Freitag, 28. August 2015

Dichtung und Wahrheit

Im Gedicht kann man seine Gefühle deutlich ausdrücken in vorgestellter Unterhaltung distanzlos-allgemein im Zwiegespräch eigentlich mit sich und vermeidet so in konkreto mit einem Geständnis ausgesprochen scheinbarer Wahrheiten peinlich verbindlich zu sein. Das Gereim ist ein zusätzliches ÜberKleid vor der nackten Wirklichkeit.

Die Dichtkunst schützt vor dem Verlust von Herz und Verstand ungefähr so wirkungsvoll wie ein lahmer Hund vor einem Angriff auf Leib und Gut.

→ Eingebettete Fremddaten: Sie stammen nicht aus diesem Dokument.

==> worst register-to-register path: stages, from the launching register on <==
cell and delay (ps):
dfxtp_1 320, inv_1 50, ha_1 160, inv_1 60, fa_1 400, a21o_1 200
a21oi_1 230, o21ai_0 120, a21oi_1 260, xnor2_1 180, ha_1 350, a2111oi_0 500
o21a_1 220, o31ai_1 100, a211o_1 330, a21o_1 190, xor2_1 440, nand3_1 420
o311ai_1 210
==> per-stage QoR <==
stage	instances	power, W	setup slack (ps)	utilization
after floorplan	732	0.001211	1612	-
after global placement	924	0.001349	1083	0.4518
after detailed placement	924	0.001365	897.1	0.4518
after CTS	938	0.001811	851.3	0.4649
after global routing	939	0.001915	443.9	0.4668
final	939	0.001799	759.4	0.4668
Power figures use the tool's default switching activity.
[config.mk]
export PLATFORM = sky130hd
export DESIGN_NAME = ifft64_out_reorder
export DESIGN_NICKNAME = d
export VERILOG_FILES = /design/src/rtl/ifft64_out_reorder.sv
export SDC_FILE = /design/constraint.sdc
export NUM_CORES = 2
export LEC_CHECK = 0
export CAP_MARGIN = 20
export CORE_MARGIN = 1
export CORE_UTILIZATION = 55
export DETAILED_ROUTE_END_ITERATION = 8
export PLACE_DENSITY = 0.68
export SLEW_MARGIN = 20
export SYNTH_ARGS = -nofsm -noshare
export SYNTH_HDL_FRONTEND = slang
export SYNTH_SLANG_ARGS = --single-unit
[constraint.sdc]
create_clock -name clk -period 6.27 [get_ports clk]
set_input_delay 1.5675 -clock clk [delete_from_list [all_inputs] [get_ports clk]]
set_output_delay 1.5675 -clock clk [all_outputs]
set_load 0.005 [all_outputs]
[src/rtl/ifft64_out_reorder.sv]
// Converts the bit-reversed 2-lane IFFT output stream into natural order.
// Ping-pong banks; define IFFT_REORDER_IDX_EN to add the out_idx port.
module ifft64_out_reorder #(
  parameter int DW    = 16,
  parameter int LOG2N = 6
) (
  input  logic             clk,
  input  logic             arstn,
  input  logic             clr,
  input  logic             in_valid,
  input  logic [DW-1:0]    in0_re,
  input  logic [DW-1:0]    in0_im,
  input  logic [DW-1:0]    in1_re,
  input  logic [DW-1:0]    in1_im,
  output logic             out_valid,
  output logic [DW-1:0]    out0_re,
  output logic [DW-1:0]    out0_im,
  output logic [DW-1:0]    out1_re,
  output logic [DW-1:0]    out1_im,
`ifdef IFFT_REORDER_IDX_EN
  output logic [LOG2N-1:0] out_idx,
`endif
  output logic             out_last
);

  localparam int N  = 2**LOG2N;
  localparam int BW = LOG2N-1;

  typedef enum logic {IDLE, READ} state_t;

  state_t          state_q, state_d;
  logic [BW-1:0]   wc_q, wc_d;
  logic [BW-1:0]   rc_q, rc_d;
  logic            wbank_q, wbank_d;
  logic            rbank_q, rbank_d;
  logic            ov_q, ov_d;
  logic            ol_q, ol_d;
  logic [DW-1:0]   o0r_q, o0r_d;
  logic [DW-1:0]   o0i_q, o0i_d;
  logic [DW-1:0]   o1r_q, o1r_d;
  logic [DW-1:0]   o1i_q, o1i_d;
  logic [LOG2N-1:0] idx_q, idx_d;

  logic [2*DW-1:0] mem_q [2*N];

  logic            beat;
  logic            frame_done;
  logic [BW-1:0]   wc_rev;
  logic [LOG2N:0]  waddr0, waddr1;
  logic [LOG2N:0]  raddr0, raddr1;
  logic [2*DW-1:0] rd0, rd1;

  always_comb begin
    wc_rev = '0;
    for (int i = 0; i < BW; i++) begin
      wc_rev[BW-1-i] = wc_q[i];
    end
  end

  assign beat       = in_valid && !clr;
  assign frame_done = beat && (wc_q == {BW{1'b1}});
  assign waddr0     = {wbank_q, 1'b0, wc_rev};
  assign waddr1     = {wbank_q, 1'b1, wc_rev};
  assign raddr0     = {rbank_q, rc_q, 1'b0};
  assign raddr1     = {rbank_q, rc_q, 1'b1};
  assign rd0        = mem_q[raddr0];
  assign rd1        = mem_q[raddr1];

  // Sample storage carries no reset; stale data is never read back.
  always_ff @(posedge clk) begin
    if (beat) begin
      mem_q[waddr0] <= {in0_re, in0_im};
      mem_q[waddr1] <= {in1_re, in1_im};
    end
  end

  always_comb begin
    wc_d    = wc_q;
    wbank_d = wbank_q;
    state_d = state_q;
    rc_d    = rc_q;
    rbank_d = rbank_q;
    ov_d    = 1'b0;
    ol_d    = 1'b0;
    o0r_d   = o0r_q;
    o0i_d   = o0i_q;
    o1r_d   = o1r_q;
    o1i_d   = o1i_q;
    idx_d   = idx_q;

    if (beat) begin
      wc_d = wc_q + 1'b1;
    end
    if (frame_done) begin
      wbank_d = ~wbank_q;
    end

    unique case (state_q)
      IDLE: begin
      end
      READ: begin
        ov_d  = 1'b1;
        ol_d  = (rc_q == {BW{1'b1}});
        o0r_d = rd0[2*DW-1:DW];
        o0i_d = rd0[DW-1:0];
        o1r_d = rd1[2*DW-1:DW];
        o1i_d = rd1[DW-1:0];
        idx_d = {rc_q, 1'b0};
        rc_d  = rc_q + 1'b1;
        if (rc_q == {BW{1'b1}}) begin
          state_d = IDLE;
        end
      end
      default: state_d = IDLE;
    endcase

    // A completing frame hands its bank to the reader on the same edge.
    if (frame_done) begin
      state_d = READ;
      rc_d    = '0;
      rbank_d = wbank_q;
    end

    if (clr) begin
      wc_d    = '0;
      state_d = IDLE;
      rc_d    = '0;
      ov_d    = 1'b0;
      ol_d    = 1'b0;
      idx_d   = '0;
    end
  end

  always_ff @(posedge clk or negedge arstn) begin
    if (!arstn) begin
      state_q <= IDLE;
      wc_q    <= '0;
      rc_q    <= '0;
      wbank_q <= 1'b0;
      rbank_q <= 1'b0;
      ov_q    <= 1'b0;
      ol_q    <= 1'b0;
      o0r_q   <= '0;
      o0i_q   <= '0;
      o1r_q   <= '0;
      o1i_q   <= '0;
      idx_q   <= '0;
    end else begin
      state_q <= state_d;
      wc_q    <= wc_d;
      rc_q    <= rc_d;
      wbank_q <= wbank_d;
      rbank_q <= rbank_d;
      ov_q    <= ov_d;
      ol_q    <= ol_d;
      o0r_q   <= o0r_d;
      o0i_q   <= o0i_d;
      o1r_q   <= o1r_d;
      o1i_q   <= o1i_d;
      idx_q   <= idx_d;
    end
  end

  assign out_valid = ov_q;
  assign out_last  = ol_q;
  assign out0_re   = o0r_q;
  assign out0_im   = o0i_q;
  assign out1_re   = o1r_q;
  assign out1_im   = o1i_q;
`ifdef IFFT_REORDER_IDX_EN
  assign out_idx   = idx_q;
`else
  logic unused_idx;
  assign unused_idx = ^idx_q;
`endif

endmodule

Sehnsucht!: hörte ich je einen Hund so heulen! Wie hängt mir das alles so zum Halse heraus. Beiß zu! Sprich dich endlich aus! Lach dich aus! Lass dich endlich von Zarathustra auslachen. Geh aus dir heraus. Lach mit jedem mit. MiteinanderLachen ist gesund und alles andere als Literatur.

Was für ein Durst brennt in mir nach dem verlorenen Lachen der Kindheit. Sehnsucht! Was für eine Sehnsucht habe ich nach der Liebe leibgetragener Reinheit.